I used to feel so....lacking. I was felt I was missing something, that I never had enough. I wanted more and more things, and attention, and love. Nothing could fill that gaping void. I deeply regret how my selfishness affected and destroyed my marriage. I feel fortunate that my former husband and I are close friends. I picked an amazing father for our daughter. However, I live in the now. Thanks to therapy, I dealt with my traumatic past of abuse and sexual assault. I learned how it negatively influenced my decision making in relationships, and how I needed to let it go, in order to grow up and be happy in the now. In the movie, 'Midnight in the Garden of Good and Evil'', there is a character, Lady Chablis. She is a drag queen in the Deep South, so you know she dealt with a lot of bullshit in her life.
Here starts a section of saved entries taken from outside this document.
[src/hdl/file_regs.sv]
/*
 Little 32 x 8 file register memory with registered read data.
 Assumes the address is presented one cycle before the data is used.
*/
`timescale 1ns/1ns
`default_nettype none
module file_regs (
  input  wire logic             clk_sys_i,
  input  wire logic [4:0]       rd_addr_i,
  output var  logic [7:0]       rd_data_o,
  input  wire exec_pkg::file_wr_t wr_i
);
  // Zero at power-up; an unknown word would poison every later result
  logic [7:0] mem_r [exec_pkg::NUM_FILES] = '{default: 8'h00};

  always_ff @(posedge clk_sys_i) begin
    if (wr_i.we) begin
      mem_r[wr_i.addr] <= wr_i.data;
    end
  end

  // Write-first so a back-to-back read sees fresh data
  always_ff @(posedge clk_sys_i) begin
    if (wr_i.we && wr_i.addr == rd_addr_i) begin
      rd_data_o <= wr_i.data;
    end else begin
      rd_data_o <= mem_r[rd_addr_i];
    end
  end
endmodule : file_regs
`default_nettype wire

[src/hdl/wdt_clear_comp_dec_exec.sv]
/*
 Executes clear-watchdog, complement-file and decrement-file instructions.
 Assumes the instruction word is stable for the whole execute cycle and that
 the file operand address appears on the fetch bus one cycle ahead.
*/
`timescale 1ns/1ns
`default_nettype none
module wdt_clear_comp_dec_exec (
  input  wire logic        clk_sys_i,
  input  wire logic        rst_n_i,
  input  wire logic [11:0] fetch_word_i,
  input  wire logic        fetch_valid_i,
  input  wire logic        prescale_to_wdt_i,
  output var  logic [7:0]  watchdog_counter_o,
  output var  logic [7:0]  prescaler_o,
  output var  logic        timeout_status_bit_o,
  output var  logic        powerdown_status_bit_o,
  output var  logic        zero_flag_o,
  output var  logic [7:0]  wreg_o,
  output var  logic        file_we_o,
  output var  logic [4:0]  file_addr_o,
  output var  logic [7:0]  file_data_o
);
  logic [1:0]  rst_sync_r;
  logic        rst_n;
  logic [11:0] instr_r;
  logic        valid_r;
  logic [7:0]  operand;
  logic        is_clr;
  logic        is_comp;
  logic        is_dec;
  logic        to_file;
  logic [7:0]  result;
  exec_pkg::file_wr_t wr;

  always_ff @(posedge clk_sys_i or negedge rst_n_i) begin
    if (!rst_n_i) begin
      rst_sync_r <= 2'h0;
    end else begin
      rst_sync_r <= {rst_sync_r[0], 1'b1};
    end
  end
  assign rst_n = rst_sync_r[1];

  // Latch the word so the registered file read lines up with execute
  always_ff @(posedge clk_sys_i or negedge rst_n) begin
    if (!rst_n) begin
      instr_r <= 12'h000;
      valid_r <= 1'b0;
    end else begin
      instr_r <= fetch_word_i;
      valid_r <= fetch_valid_i;
    end
  end

  file_regs u_file_regs (
    .clk_sys_i (clk_sys_i),
    .rd_addr_i (fetch_word_i[4:0]),
    .rd_data_o (operand),
    .wr_i      (wr)
  );

  assign is_clr  = valid_r && instr_r == exec_pkg::CLR_WDT_WORD;
  assign is_comp = valid_r && (instr_r & exec_pkg::OP_MASK) == exec_pkg::COMP_OP;
  assign is_dec  = valid_r && (instr_r & exec_pkg::OP_MASK) == exec_pkg::DEC_OP;
  assign to_file = instr_r[exec_pkg::DEST_BIT];
  assign result  = is_comp ? ~operand : operand - 8'h01;

  always_comb begin
    wr.we   = (is_comp || is_dec) && to_file;
    wr.addr = instr_r[4:0];
    wr.data = result;
  end

  always_ff @(posedge clk_sys_i or negedge rst_n) begin
    if (!rst_n) begin
      watchdog_counter_o <= exec_pkg::WDT_ZERO;
    end else if (is_clr) begin
      watchdog_counter_o <= exec_pkg::WDT_ZERO;
    end else begin
      // Stand-in for the watchdog's own tick, so a clear is visible
      watchdog_counter_o <= watchdog_counter_o + 8'h01;
    end
  end

  // Shared prescaler belongs to the timer otherwise; leave it alone then
  always_ff @(posedge clk_sys_i or negedge rst_n) begin
    if (!rst_n) begin
      prescaler_o <= exec_pkg::PRESCALE_ZERO;
    end else if (is_clr && prescale_to_wdt_i) begin
      prescaler_o <= exec_pkg::PRESCALE_ZERO;
    end else begin
      prescaler_o <= prescaler_o + 8'h01;
    end
  end

  // Nothing here clears them; sleep and timeout events live outside
  always_ff @(posedge clk_sys_i or negedge rst_n) begin
    if (!rst_n) begin
      timeout_status_bit_o   <= 1'b1;
      powerdown_status_bit_o <= 1'b1;
    end else if (is_clr) begin
      timeout_status_bit_o   <= 1'b1;
      powerdown_status_bit_o <= 1'b1;
    end
  end

  always_ff @(posedge clk_sys_i or negedge rst_n) begin
    if (!rst_n) begin
      wreg_o      <= exec_pkg::WREG_RESET;
      zero_flag_o <= 1'b0;
    end else if (is_comp || is_dec) begin
      zero_flag_o <= result == 8'h00;
      if (!to_file) begin
        wreg_o <= result;
      end
    end
  end

  always_ff @(posedge clk_sys_i or negedge rst_n) begin
    if (!rst_n) begin
      file_we_o   <= 1'b0;
      file_addr_o <= 5'h00;
      file_data_o <= 8'h00;
    end else begin
      file_we_o   <= wr.we;
      file_addr_o <= wr.addr;
      file_data_o <= wr.data;
    end
  end
endmodule : wdt_clear_comp_dec_exec
`default_nettype wire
She has a saying, "Two tears in a bucket and motherfuck it.". I have adapted it as my motto, when I am in danger of drowning in feelings of shame, guilt, and regret. I did a lot of hard work, soul searching, and reavaluation of my life and what I wanted out of it. I learned how to have a healthy loving and respectful relationship with myself. I knew that I had to work on myself and find a way towards my own happiness, or I would never be ready and open to love.

I'm ready. I'm excited. It is time for the next step, and I look forward to learning about how to have a the healthy and beautiful relationship that I would like to have. I do not want to linger in the past, and make the same mistakes that ruin and taint a romantic relationship. Hence, Reid's workshop....it's time to take that next step.